Esta mañana me ha despertado el deslumbrante sol mediterráneo. La luz se me colaba por los ojos a raudales. El mar a mis pies era una gema líquida, terso, brillante, apacible… Acompañaba al idílico momento el canto de los pájaros mañaneros y ante mis ojos se erguían en su tallo desde un rosal cercano unas espléndidas rosas rojas de exquisito perfume. Mis sentidos se iban saciando de belleza, y por un momento pensé: esto debe ser la felicidad, confundiendo la excelencia de los dones que se me ofrecían, con el donador de los mismos.
A lo largo de la mañana me han salido al encuentro dificultades y problemas que han ido in crescendo y de un plumazo se han disipado todas aquellas sensaciones que apenas unas horas antes me colmaban. He comprendido que la felicidad es algo más profundo, muy por encima de la voluptuosidad sensorial.
De repente me han venido a la mente estos versos de Teresa de Jesús: «Nada te turbe/ Nada te espante/ Todo se pasa/ Dios no se muda/ Quien a Dios tiene nada le falta/ Sólo Dios basta». He alzado la mirada al cielo para encontrar el verdadero consuelo en el Único que me colma en profundidad.
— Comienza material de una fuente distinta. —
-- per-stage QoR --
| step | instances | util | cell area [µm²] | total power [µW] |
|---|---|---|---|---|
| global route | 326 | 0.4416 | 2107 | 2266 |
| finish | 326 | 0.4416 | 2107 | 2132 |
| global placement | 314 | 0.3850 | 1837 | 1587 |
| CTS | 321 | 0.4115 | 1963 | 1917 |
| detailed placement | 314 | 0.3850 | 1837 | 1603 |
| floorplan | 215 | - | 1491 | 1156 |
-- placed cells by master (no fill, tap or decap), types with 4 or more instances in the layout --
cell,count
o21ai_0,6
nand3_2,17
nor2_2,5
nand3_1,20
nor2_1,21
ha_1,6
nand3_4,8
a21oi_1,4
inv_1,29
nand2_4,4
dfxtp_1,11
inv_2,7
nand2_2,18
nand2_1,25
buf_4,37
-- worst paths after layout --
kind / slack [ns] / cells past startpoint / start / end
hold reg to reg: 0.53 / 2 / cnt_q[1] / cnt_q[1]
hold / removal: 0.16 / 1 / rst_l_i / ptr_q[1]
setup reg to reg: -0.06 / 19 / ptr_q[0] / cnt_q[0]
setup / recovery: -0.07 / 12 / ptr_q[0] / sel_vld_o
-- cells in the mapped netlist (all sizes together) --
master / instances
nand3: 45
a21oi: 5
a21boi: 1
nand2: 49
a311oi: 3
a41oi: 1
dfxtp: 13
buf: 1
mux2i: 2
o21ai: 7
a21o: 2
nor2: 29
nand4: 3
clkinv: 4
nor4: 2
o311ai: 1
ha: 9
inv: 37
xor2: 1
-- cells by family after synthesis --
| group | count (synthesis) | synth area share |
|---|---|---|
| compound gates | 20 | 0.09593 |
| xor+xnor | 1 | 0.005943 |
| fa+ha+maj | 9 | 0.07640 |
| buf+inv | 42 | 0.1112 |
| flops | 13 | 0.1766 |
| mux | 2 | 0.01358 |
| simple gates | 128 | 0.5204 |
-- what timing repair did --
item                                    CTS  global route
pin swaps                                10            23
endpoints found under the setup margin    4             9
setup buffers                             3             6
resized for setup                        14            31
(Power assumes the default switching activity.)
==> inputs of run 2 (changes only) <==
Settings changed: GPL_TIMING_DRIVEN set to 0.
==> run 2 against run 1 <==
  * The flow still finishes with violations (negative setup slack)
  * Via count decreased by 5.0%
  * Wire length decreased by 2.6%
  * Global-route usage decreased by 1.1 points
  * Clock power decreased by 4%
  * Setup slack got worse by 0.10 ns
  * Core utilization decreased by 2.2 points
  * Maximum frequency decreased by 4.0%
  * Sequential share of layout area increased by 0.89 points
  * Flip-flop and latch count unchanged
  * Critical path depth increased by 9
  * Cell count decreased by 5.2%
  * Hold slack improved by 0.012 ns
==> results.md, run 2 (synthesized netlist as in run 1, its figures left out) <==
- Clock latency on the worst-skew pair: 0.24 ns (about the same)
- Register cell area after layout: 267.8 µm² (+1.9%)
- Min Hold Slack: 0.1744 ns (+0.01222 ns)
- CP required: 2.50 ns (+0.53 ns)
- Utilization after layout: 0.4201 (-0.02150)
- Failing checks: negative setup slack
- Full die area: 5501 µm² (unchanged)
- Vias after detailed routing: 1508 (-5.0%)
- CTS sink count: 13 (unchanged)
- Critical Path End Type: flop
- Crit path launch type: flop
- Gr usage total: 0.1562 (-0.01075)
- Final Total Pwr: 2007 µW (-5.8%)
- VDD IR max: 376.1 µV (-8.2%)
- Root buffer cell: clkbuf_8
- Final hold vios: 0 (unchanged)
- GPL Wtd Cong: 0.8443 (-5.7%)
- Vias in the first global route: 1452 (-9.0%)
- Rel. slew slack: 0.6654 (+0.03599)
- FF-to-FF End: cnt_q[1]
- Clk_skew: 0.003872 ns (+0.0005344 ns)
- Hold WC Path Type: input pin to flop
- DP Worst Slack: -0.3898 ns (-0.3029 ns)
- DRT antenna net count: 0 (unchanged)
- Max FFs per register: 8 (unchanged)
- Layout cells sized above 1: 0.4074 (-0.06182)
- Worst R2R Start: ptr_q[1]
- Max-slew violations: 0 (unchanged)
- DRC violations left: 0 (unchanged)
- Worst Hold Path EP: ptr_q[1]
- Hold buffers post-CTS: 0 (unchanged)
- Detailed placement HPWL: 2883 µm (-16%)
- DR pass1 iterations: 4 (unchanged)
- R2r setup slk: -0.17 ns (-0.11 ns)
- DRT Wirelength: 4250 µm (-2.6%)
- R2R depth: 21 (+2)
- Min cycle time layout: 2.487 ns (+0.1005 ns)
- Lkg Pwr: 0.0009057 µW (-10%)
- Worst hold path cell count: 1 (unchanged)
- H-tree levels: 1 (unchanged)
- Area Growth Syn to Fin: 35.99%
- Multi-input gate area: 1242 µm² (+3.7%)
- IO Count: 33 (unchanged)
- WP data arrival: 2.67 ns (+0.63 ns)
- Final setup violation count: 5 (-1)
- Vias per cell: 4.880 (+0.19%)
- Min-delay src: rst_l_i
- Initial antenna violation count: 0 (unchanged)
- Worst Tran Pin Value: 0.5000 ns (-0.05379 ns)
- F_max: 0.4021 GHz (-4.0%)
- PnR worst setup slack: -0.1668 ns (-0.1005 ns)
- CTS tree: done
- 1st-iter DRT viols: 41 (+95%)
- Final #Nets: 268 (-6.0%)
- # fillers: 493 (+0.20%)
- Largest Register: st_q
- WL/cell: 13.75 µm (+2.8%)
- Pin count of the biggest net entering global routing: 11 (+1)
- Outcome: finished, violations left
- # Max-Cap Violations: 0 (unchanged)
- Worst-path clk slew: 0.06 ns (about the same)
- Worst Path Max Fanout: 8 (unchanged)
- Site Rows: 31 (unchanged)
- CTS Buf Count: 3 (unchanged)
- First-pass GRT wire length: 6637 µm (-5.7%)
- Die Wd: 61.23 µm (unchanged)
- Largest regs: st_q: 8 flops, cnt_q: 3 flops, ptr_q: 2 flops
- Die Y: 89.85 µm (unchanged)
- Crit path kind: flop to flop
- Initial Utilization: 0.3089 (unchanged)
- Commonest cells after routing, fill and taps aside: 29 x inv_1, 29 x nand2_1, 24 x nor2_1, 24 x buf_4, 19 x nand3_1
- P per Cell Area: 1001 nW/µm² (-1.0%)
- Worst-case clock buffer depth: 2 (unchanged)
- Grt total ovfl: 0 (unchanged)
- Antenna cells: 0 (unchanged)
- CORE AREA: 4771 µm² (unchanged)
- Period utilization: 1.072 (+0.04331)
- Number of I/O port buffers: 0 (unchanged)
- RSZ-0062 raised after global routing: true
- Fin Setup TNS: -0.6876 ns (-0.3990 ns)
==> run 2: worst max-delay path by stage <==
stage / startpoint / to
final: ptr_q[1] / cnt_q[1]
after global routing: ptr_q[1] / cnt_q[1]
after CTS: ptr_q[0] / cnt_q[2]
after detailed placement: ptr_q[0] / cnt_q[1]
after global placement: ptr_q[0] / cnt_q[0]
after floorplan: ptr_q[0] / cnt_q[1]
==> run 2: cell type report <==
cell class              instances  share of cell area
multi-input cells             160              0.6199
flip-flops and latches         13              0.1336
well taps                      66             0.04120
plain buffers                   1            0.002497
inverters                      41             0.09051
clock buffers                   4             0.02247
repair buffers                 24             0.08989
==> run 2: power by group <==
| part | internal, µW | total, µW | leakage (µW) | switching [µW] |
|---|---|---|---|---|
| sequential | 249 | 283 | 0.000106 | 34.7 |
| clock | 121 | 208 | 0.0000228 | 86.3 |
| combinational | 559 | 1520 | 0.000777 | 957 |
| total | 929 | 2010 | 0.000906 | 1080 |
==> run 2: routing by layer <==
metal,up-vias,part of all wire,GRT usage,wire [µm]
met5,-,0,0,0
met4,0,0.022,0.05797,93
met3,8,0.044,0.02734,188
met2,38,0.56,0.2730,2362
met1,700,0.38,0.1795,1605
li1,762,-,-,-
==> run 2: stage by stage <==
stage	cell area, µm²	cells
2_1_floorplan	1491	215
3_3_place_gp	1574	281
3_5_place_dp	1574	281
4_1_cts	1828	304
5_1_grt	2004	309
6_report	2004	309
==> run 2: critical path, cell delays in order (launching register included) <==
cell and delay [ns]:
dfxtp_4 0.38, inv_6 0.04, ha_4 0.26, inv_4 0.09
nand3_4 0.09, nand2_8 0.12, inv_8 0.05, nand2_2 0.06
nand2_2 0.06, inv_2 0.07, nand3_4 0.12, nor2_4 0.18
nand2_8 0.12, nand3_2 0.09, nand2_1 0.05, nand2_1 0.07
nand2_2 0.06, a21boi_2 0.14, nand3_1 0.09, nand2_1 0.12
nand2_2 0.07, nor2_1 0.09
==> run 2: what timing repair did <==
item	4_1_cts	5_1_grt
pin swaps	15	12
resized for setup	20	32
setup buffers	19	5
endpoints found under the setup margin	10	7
El encuentro con el Señor me ha llevado a una paz profunda, a exclamar con el Apóstol Pedro: ¡Qué bien se está aquí!, y a repetir las sabias palabras de San Agustín: «Porque nos creaste, Señor, para Ti, inquieto estará nuestro corazón hasta que descanse en Ti».
Nuestro Dios, el Buen Padre, nos llama insistentemente, y si le abrimos una rendija para entrar ya no podremos dejar de buscarle, nada importa que tengamos sufrimientos o alegría, con Él a nuestro lado, como nuestro Camino, saciaremos la sed profunda de nuestro corazón, la sed de Verdad y de Vida, y dejaremos de buscar el agua en cisternas agrietadas para pedirle a Él, como la Samaritana, el agua viva que salta hasta la Vida Eterna.